The data:
<file path="src/rtl/store_rmw_unit.sv">
// Sub-word store engine for a word-wide bus without byte enables.
// Partial stores read the target word, merge the new bytes and write it back.
module store_rmw_unit #(
  parameter int DATA_WIDTH = 32,
  parameter int ADDR_WIDTH = 32
) (
  input  logic                  clk,
  input  logic                  reset_n,
  input  logic                  req_valid,
  input  logic [5:0]            req_opcode,
  input  logic [ADDR_WIDTH-1:0] req_addr,
  input  logic [DATA_WIDTH-1:0] req_data,
  output logic                  req_ready,
  output logic                  stall,
  output logic                  done,
  output logic                  err_misaligned,
  output logic [ADDR_WIDTH-1:0] mem_address,
  output logic                  mem_read,
  output logic                  mem_write,
  input  logic                  mem_waitrequest,
  input  logic [DATA_WIDTH-1:0] mem_readdata,
  output logic [DATA_WIDTH-1:0] mem_writedata
);

  localparam int NB = DATA_WIDTH / 8;
  localparam int LB = $clog2(NB);
  localparam logic [LB-1:0] K_MAX = '1;

  localparam logic [5:0] OP_SB  = 6'h28;
  localparam logic [5:0] OP_SH  = 6'h29;
  localparam logic [5:0] OP_SW  = 6'h2b;
  localparam logic [5:0] OP_SWL = 6'h2a;
  localparam logic [5:0] OP_SWR = 6'h2e;

  typedef enum logic [1:0] {S_IDLE, S_READ, S_WRITE} state_t;

  state_t state, state_d;

  logic [5:0]            op_q;
  logic [LB-1:0]         lane_q;
  logic [DATA_WIDTH-1:0] data_q;

  logic [LB-1:0]         req_k;
  logic                  accept;
  logic                  req_store, req_legal, req_full;
  logic                  go_bus, go_direct;

  logic [LB+2:0]         sh_amt;
  logic [DATA_WIDTH-1:0] shifted, byte_mask, merged;
  logic [NB-1:0]         lane_en;

  assign req_ready = (state == S_IDLE);
  assign stall     = (state != S_IDLE);
  assign accept    = req_valid & req_ready;
  assign req_k     = req_addr[LB-1:0];

  always_comb begin
    req_store = 1'b0;
    req_legal = 1'b0;
    req_full  = 1'b0;
    case (req_opcode)
      OP_SB:  begin req_store = 1'b1; req_legal = 1'b1; end
      OP_SH:  begin req_store = 1'b1; req_legal = ~req_k[0]; end
      OP_SW:  begin req_store = 1'b1; req_legal = (req_k == '0); req_full = 1'b1; end
      OP_SWL: begin req_store = 1'b1; req_legal = 1'b1; req_full = (req_k == K_MAX); end
      OP_SWR: begin req_store = 1'b1; req_legal = 1'b1; req_full = (req_k == '0); end
      default: ;
    endcase
  end

  assign go_bus    = accept & req_store & req_legal;
  assign go_direct = go_bus & req_full;

  always_comb begin
    state_d = state;
    case (state)
      S_IDLE:  if (go_bus) state_d = req_full ? S_WRITE : S_READ;
      S_READ:  if (!mem_waitrequest) state_d = S_WRITE;
      S_WRITE: if (!mem_waitrequest) state_d = S_IDLE;
      default: state_d = S_IDLE;
    endcase
  end

  // SWL aligns rt's top bytes down to lane 0; every other store shifts rt up to lane k.
  always_comb begin
    lane_en   = '0;
    byte_mask = '0;
    sh_amt    = {lane_q, 3'b000};
    if (op_q == OP_SWL) sh_amt = {K_MAX - lane_q, 3'b000};
    shifted = (op_q == OP_SWL) ? (data_q >> sh_amt) : (data_q << sh_amt);
    for (int unsigned j = 0; j < NB; j++) begin
      case (op_q)
        OP_SB:   lane_en[j] = (LB'(j) == lane_q);
        OP_SH:   lane_en[j] = (LB'(j) == lane_q) || (LB'(j) == lane_q + LB'(1));
        OP_SWL:  lane_en[j] = (LB'(j) <= lane_q);
        OP_SWR:  lane_en[j] = (LB'(j) >= lane_q);
        default: lane_en[j] = 1'b1;
      endcase
      byte_mask[8*j +: 8] = {8{lane_en[j]}};
    end
    merged = (shifted & byte_mask) | (mem_readdata & ~byte_mask);
  end

  always_ff @(posedge clk or negedge reset_n) begin
    if (!reset_n) state <= S_IDLE;
    else          state <= state_d;
  end

  always_ff @(posedge clk or negedge reset_n) begin
    if (!reset_n) begin
      op_q           <= '0;
      lane_q         <= '0;
      data_q         <= '0;
      mem_address    <= '0;
      mem_writedata  <= '0;
      mem_read       <= 1'b0;
      mem_write      <= 1'b0;
      done           <= 1'b0;
      err_misaligned <= 1'b0;
    end else begin
      mem_read       <= (state_d == S_READ);
      mem_write      <= (state_d == S_WRITE);
      done           <= (state == S_WRITE) && !mem_waitrequest;
      err_misaligned <= accept & req_store & ~req_legal;
      if (accept) begin
        op_q        <= req_opcode;
        lane_q      <= req_k;
        data_q      <= req_data;
        mem_address <= {req_addr[ADDR_WIDTH-1:LB], {LB{1'b0}}};
      end
      if (go_direct)
        mem_writedata <= req_data;
      else if (state == S_READ && !mem_waitrequest)
        mem_writedata <= merged;
    end
  end

endmodule

</file>
<file path="config.mk">
export PLATFORM = sky130hd
export DESIGN_NAME = store_rmw_unit
export DESIGN_NICKNAME = d
export VERILOG_FILES = /design/src/rtl/store_rmw_unit.sv
export SDC_FILE = /design/constraint.sdc
export NUM_CORES = 1
export LEC_CHECK = 0
export ABC_AREA = 0
export CORE_MARGIN = 2
export CORE_UTILIZATION = 30
export CTS_BUF_LIST = sky130_fd_sc_hd__clkbuf_8 sky130_fd_sc_hd__clkbuf_16
export DETAILED_ROUTE_END_ITERATION = 8
export PLACE_DENSITY = 0.57
export REMOVE_ABC_BUFFERS = 1
export SYNTH_ARGS = -nofsm -noshare
export SYNTH_HDL_FRONTEND = slang
export SYNTH_SLANG_ARGS = --single-unit
</file>
<file path="constraint.sdc">
create_clock -name clk -period 3.1 [get_ports clk]
set_input_delay 0.62 -clock clk [delete_from_list [all_inputs] [get_ports clk]]
set_output_delay 0.62 -clock clk [all_outputs]
set_load 0.01 [all_outputs]
</file>
==> reports/qor.csv, run 1 <==
metric,value,unit
synthTopCellsByArea,"dfrtp_1 (46%), nand2_1 (8.0%), mux2_2 (7.7%)",
slowest_stage,clkdlybuf4s50_1,
grt_pass1_wl,31.7,mm
cts.htree.levels,3,
yosys.area.top_type_share,0.460,
place_congestion,0.870,
die_y,144,um
yosysMostFrequentCell,nand2_1,
synthFlopType,dfrtp_1,
initial_utilization,0.304,
drtPass1Iterations,6,
ys_seq_area_frac,0.460,
clock_sinks,108,
antenna_found_initial,0,
hpwlAfterDp,14.1,mm
timing.hold.ws,250,ps
synth_edf_count,0,
fin_crit_sh,0.891,
placed_cells,1045,
skew,11.5,ps
drt_iter0_markers,515,
ant_nets,0,
path_clk_slew,80,ps
min_period,2760,ps
arrival,3010,ps
setup_viol,0,
netlist_area,5880,um2
crit_type,in -> reg,
vias,5715,
tightest_slew,893,ps
peakVddDrop,355,uV
tns,0,ps
final_area,8260,um2
ctsHoldBuffers,0,
cts_root_buf,clkbuf_16,
drt-wirelength-per-cell,19.2,um
final_cells,1061,
switchingPower,2.28,mW
timing.fmax,362,MHz
sw_frac_of_total,0.366,
coreArea,19300,um2
slew_viol_final,0,
yosys_warnings,0,
multi_input_area,2970,um2
yosys-top-cells-count,"nand2_1 (126), dfrtp_1 (108), o21ai_0 (47), mux2_2 (40), clkbuf_1 (37)",
grt_max_degree,72,
ys_seq_elements,108,
grt_pass1_vias,5773,
cts.repair.resized,0,
fill_cells,1881,
cp_cell_sequence,clkdlybuf4s50_1 > or3b_2 > a2111o_1 > or3_1 > and3_1 > a2111o_1,
regArea,2700,um2
die-area,20700,um2
clkPwrFrac,0.186,
clk_latency,360,ps
slowest_delay,470,ps
status,"finished, final reports clean",
numCtsBuffers,9,
area_growth_syn_to_layout,40.5,%
maxCapViolations,0,
grt_setup_unrepaired,no,
diodes,0,
grt_overflow,0,
leakagePower,3.45,nW
maxSlewHeadroom,0.405,
nets,903,
synth.distinct_cells,59,
wirelength,20.3,mm
worstPathRequired,3350,ps
intPower,3.95,mW
comb_power_share,0.451,
fp.dieW,144,um
crit_buf_inv,1,
crit_fanout,6,
track_usage,0.197,
synthCells,630,
place_area,7970,um2
synth_top_area_cell,dfrtp_1,
num_rows,51,
postCtsSetupRepairBufs,0,
portBuffers,173,
route.detailed.drc,0,
setup_ws,339,ps
path_delay_family,simple AND/OR/NAND/NOR gates,
viasPerCell,5.39,
setup.worst_path.end_class,register,
power_density,754,nW/um2
postSynthAreaPerCell,9.33,um2
ctsLongestPathBuffers,2,
ioPinCount,176,
hold_viol,0,
hp-class,in -> async,
tritoncts,built,
seqPwrFrac,0.363,
preCtsSetupSlack,-31.3,ps
async_flop_share,1.00,
layout-drive-gt1-share,0.126,
crit_path_start_kind,input pin,
cpMostUsedCell,a2111o_1,
sequential cells by signal, summed over array words and instances, names as in the netlist:
name,cells
mem_address,30
data_q,32
op_q,6
lane_q,2
state,2
done,1
err_misaligned,1
mem_read,1
mem_writedata,32
mem_write,1
final cells by class:
cell class / count / share of cell area
Clock buffer: 9 / 0.0273
Sequential cell: 108 / 0.327
Inverter: 5 / 0.00227
Timing Repair Buffer: 201 / 0.236
Tap cell: 265 / 0.0402
Clock inverter: 7 / 0.00727
Multi-Input combinational cell: 466 / 0.359
worst paths after layout:
check / cells after the start / to / startpoint / slack [ps]
hold reg to reg: 2 / mem_address[3]$_DFFE_PN0P_ / mem_address[3]$_DFFE_PN0P_ / 480
setup / recovery: 6 / mem_writedata[31]$_DFFE_PN0P_ / req_valid / 340
min in group clk: 2 / mem_address[3]$_DFFE_PN0P_ / mem_address[3]$_DFFE_PN0P_ / 480
hold / removal: 1 / mem_writedata[24]$_DFFE_PN0P_ / reset_n / 250
setup reg to reg: 6 / mem_writedata[11]$_DFFE_PN0P_ / op_q[0]$_DFFE_PN0P_ / 510
max in group asynchronous: 2 / mem_address[10]$_DFFE_PN0P_ / reset_n / 2050
layer usage:
layer | track usage | wire length [um]
met1 | 0.253 | 8460
met2 | 0.326 | 9650
met3 | 0.0530 | 1880
met4 | 0.0568 | 348
met5 | 0 | 0
metrics by stage:
step / total power, mW / util
floorplan: 3.71 / -
global placement: 5.01 / 0.412
detailed placement: 5.09 / 0.412
CTS: 6.28 / 0.427
global route: 6.63 / 0.427
finish: 6.23 / 0.427
power groups by stage:
stage | Combinational (mW) | Sequential [mW] | Clock (mW)
after floorplan | 1.31 | 2.40 | 0
after global placement | 2.74 | 2.27 | 0
after detailed placement | 2.81 | 2.28 | 0
after CTS | 2.82 | 2.27 | 1.20
after global routing | 3.05 | 2.33 | 1.24
final | 2.81 | 2.26 | 1.16
worst register-to-register path: cells and delay by family, from the launching register on:
kind / cells / cell delay, ps
AOI/OAI and AO/OA: 2 / 610
DFF: 1 / 510
and+or+nand+nor: 3 / 1120
buffers and inverters: 1 / 250
cell families (layout without fill, tap and decap cells):
kind of cell    Yosys count  after routing  share of synthesized area
fa+ha+maj                 6              6                     0.0128
flops                   108            108                      0.460
mux                      62             62                      0.114
buf+inv                  57            222                     0.0390
compound gates          159            159                      0.190
other cells               1              2                   0.000638
simple gates            237            237                      0.183
cell usage in the layout (no fill, tap or decap), types with 8 or more instances in the layout:
cell type,Yosys,layout
clkdlybuf4s50_1,0,172
nand2_1,126,126
dfrtp_1,108,108
o21ai_0,47,47
mux2_2,40,40
nor2_1,29,29
buf_4,2,28
nand3_1,25,25
mux2i_1,22,22
o31ai_1,18,18
a21oi_1,14,14
nor3_1,14,13
a31oi_1,10,10
o221a_2,9,9
clkbuf_16,0,9
nand4_1,8,8
No activity file was read; power rests on OpenSTA's default activity.
==> inputs of run 2 (changes only) <==
--- a/config.mk
+++ b/config.mk
@@ -5,12 +5,12 @@
 export SDC_FILE = /design/constraint.sdc
 export NUM_CORES = 1
 export LEC_CHECK = 0
-export ABC_AREA = 0
+export ABC_AREA = 1
 export CORE_MARGIN = 2
 export CORE_UTILIZATION = 30
 export CTS_BUF_LIST = sky130_fd_sc_hd__clkbuf_8 sky130_fd_sc_hd__clkbuf_16
 export DETAILED_ROUTE_END_ITERATION = 8
-export PLACE_DENSITY = 0.57
+export PLACE_DENSITY = 0.56
 export REMOVE_ABC_BUFFERS = 1
 export SYNTH_ARGS = -nofsm -noshare
 export SYNTH_HDL_FRONTEND = slang
==> reports/qor.csv, run 2 <==
metric,value,unit,change
grtUsageMet1,0.251,,-0.00138
track_usage,0.181,,-0.0153
crit_fanout,15,,+9
ctsLongestPathBuffers,2,,unchanged
maxSlewHeadroom,0.561,,+0.156
antenna_found_initial,0,,unchanged
die_y,152,um,+5.5%
synth_top_family_by_area,simple AND/OR/NAND/NOR gates,,
synth_fa_ha_area_frac,0.0114,,-0.00133
synth_edf_count,0,,unchanged
viasPerCell,4.68,,-13%
synth-simple-area-share,0.338,,+0.155
nets,1176,,+30%
die-area,23100,um2,+11%
initial_utilization,0.303,,-0.000604
postCtsSetupRepairBufs,0,,unchanged
synth_top_area_cell,dfrtp_1,,
arrival,2610,ps,-400 ps
slew_viol_final,0,,unchanged
vias,6316,,+11%
area_growth_syn_to_layout,34.8,%,
skew,9.26,ps,-2.21 ps
hpwlAfterDp,14.7,mm,+4.3%
hp-class,in -> async,,
placed_cells,1333,,+28%
final_common_cell,nand2_1,,
fp.dieW,152,um,+5.5%
peakVddDrop,260,uV,-27%
reg.largest.list,"data_q x32, mem_writedata x32, mem_address x30",,
grt_pass1_vias,6083,,+5.4%
yosys.area.top_type_share,0.412,,-0.0478
ys_seq_elements,108,,unchanged
cts.htree.levels,3,,unchanged
setup_ws,752,ps,+413 ps
synthCells,908,,+44%
path_clk_slew,80,ps,about the same
fill_cells,2295,,+22%
cts_root_buf,clkbuf_16,,
clk_latency,360,ps,about the same
final_cells,1349,,+27%
crit_type,reg -> reg,,
tightest_slew,659,ps,-234 ps
yosysMostFrequentCell,nand2_1,,
drt_iter0_markers,499,,-3.1%
busiest_layer,met2,,
post-route-util,0.409,,-0.0181
coreArea,21600,um2,+12%
portBuffers,173,,unchanged
yosys_warnings,0,,unchanged
grt_setup_unrepaired,no,,
status,"finished, final reports clean",,
netlist_area,6560,um2,+12%
synth.distinct_cells,35,,-41%
grt_overflow,0,,unchanged
worstPathRequired,3360,ps,about the same
num_rows,54,,+5.9%
fin_crit_sh,0.757,,-0.133
preCtsSetupSlack,436,ps,+467 ps
tritoncts,built,,
postSynthAreaPerCell,7.22,um2,-23%
async_flop_share,1.00,,unchanged
min_period,2350,ps,-413 ps
drtPass1Iterations,6,,unchanged
yosys-top-cells-count,"nand2_1 (275), nand3_1 (118), dfrtp_1 (108), inv_1 (107)",,
synth_mux_area_frac,0.0515,,-0.0626
final_cell_mix,"nand2_1 (274), clkdlybuf4s50_1 (172), nand3_1 (118)",,
ys_seq_area_frac,0.412,,-0.0478
synthFlopType,dfrtp_1,,
totalPowerFinal,3.95,mW,-37%
setup_viol,0,,unchanged
synth_compound_area_frac,0.0820,,-0.108
setup.worst_path.end_class,register,,
clock_sinks,108,,unchanged
timing.hold.ws,329,ps,+79.8 ps
numCtsBuffers,9,,unchanged
place_congestion,0.861,,-1.1%
synth_xor_area_frac,0,,unchanged
crit_path_start_kind,register,,
cts.repair.resized,0,,unchanged
layout-drive-gt1-share,0.0917,,-0.0340
synthTopCellsByArea,"dfrtp_1 (41%), nand2_1 (16%), nand3_1 (9.0%)",,
ctsHoldBuffers,0,,unchanged
diodes,0,,unchanged
use_met3,0.0599,,+0.00692
timing.fmax,426,MHz,+18%
ioPinCount,176,,unchanged
leakagePower,4.34,nW,+26%
grt_pass1_wl,33.7,mm,+6.3%
hold_viol,0,,unchanged
drt-wirelength-per-cell,15.5,um,-19%
wirelength,20.9,mm,+2.9%
grt_max_degree,112,,+56%
power_density,447,nW/um2,-41%
ant_nets,0,,unchanged
maxCapViolations,0,,unchanged
route.detailed.drc,0,,unchanged
use_met2,0.276,,-0.0498
run 2: layout make-up:
class	count	area (um2)	area share
Clock inverter	7	97.6	0.0110
Tap cell	280	350	0.0396
Sequential cell	108	2700	0.306
Clock buffer	9	225	0.0255
Timing Repair Buffer	186	1850	0.209
Multi-Input combinational cell	645	3190	0.360
Inverter	114	430	0.0487
run 2: logic make-up after synthesis:
group,count (synthesis)
and+or+nand+nor,504
buffers and inverters,156
DFF,108
AOI/OAI and AO/OA,103
muxes,30
adders and majority gates,6
other,1
run 2: final timing paths:
path,slack [ps],to,cells past startpoint,from
hold reg to reg,490,mem_writedata[8]$_DFFE_PN0P_,2,mem_writedata[8]$_DFFE_PN0P_
setup / recovery,750,mem_writedata[5]$_DFFE_PN0P_,14,op_q[2]$_DFFE_PN0P_
setup reg to reg,750,mem_writedata[5]$_DFFE_PN0P_,14,op_q[2]$_DFFE_PN0P_
hold / removal,330,mem_writedata[1]$_DFFE_PN0P_,2,reset_n
max in group asynchronous,2270,mem_address[4]$_DFFE_PN0P_,2,reset_n
min in group clk,490,mem_writedata[8]$_DFFE_PN0P_,2,mem_writedata[8]$_DFFE_PN0P_
run 2: routing by layer:
layer	part of all wire	routed length, um
met5	0	0
met2	0.44	9210
met4	0.011	229
met1	0.46	9680
met3	0.087	1810
run 2: power by group:
| group | leakage, nW | internal [mW] | switching, mW |
|---|---|---|---|
| registers | 1.33 | 1.55 | 0.110 |
| logic | 2.86 | 0.463 | 0.526 |
| clock network | 0.158 | 0.716 | 0.586 |
run 2: through the flow:
step	instance area [um2]	TNS [ps]
3_3_place_gp	8520	0
4_1_cts	8840	0
3_5_place_dp	8520	0
5_1_grt	8840	0
6_report	8840	0
2_1_floorplan	6310	-22560
run 2: worst max-delay path, stage by stage (launching register included):
cell	delay [ps]
dfrtp_1	390
inv_1	70
nand2_2	60
inv_2	150
nand3_4	250
nand2_1	300
inv_1	330
nor2_1	230
nor2_1	70
nor2_1	80
nand2_1	60
nand2_1	80
nand2_1	70
nand2_1	50
nand2_1	40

What you will do:
Produce only the lines from the line containing "if (accept) begin" through the line containing "else if (state", inclusive of both, exactly as they stand in the entries above.

Answer for this exercise:
      if (accept) begin
        op_q        <= req_opcode;
        lane_q      <= req_k;
        data_q      <= req_data;
        mem_address <= {req_addr[ADDR_WIDTH-1:LB], {LB{1'b0}}};
      end
      if (go_direct)
        mem_writedata <= req_data;
      else if (state == S_READ && !mem_waitrequest)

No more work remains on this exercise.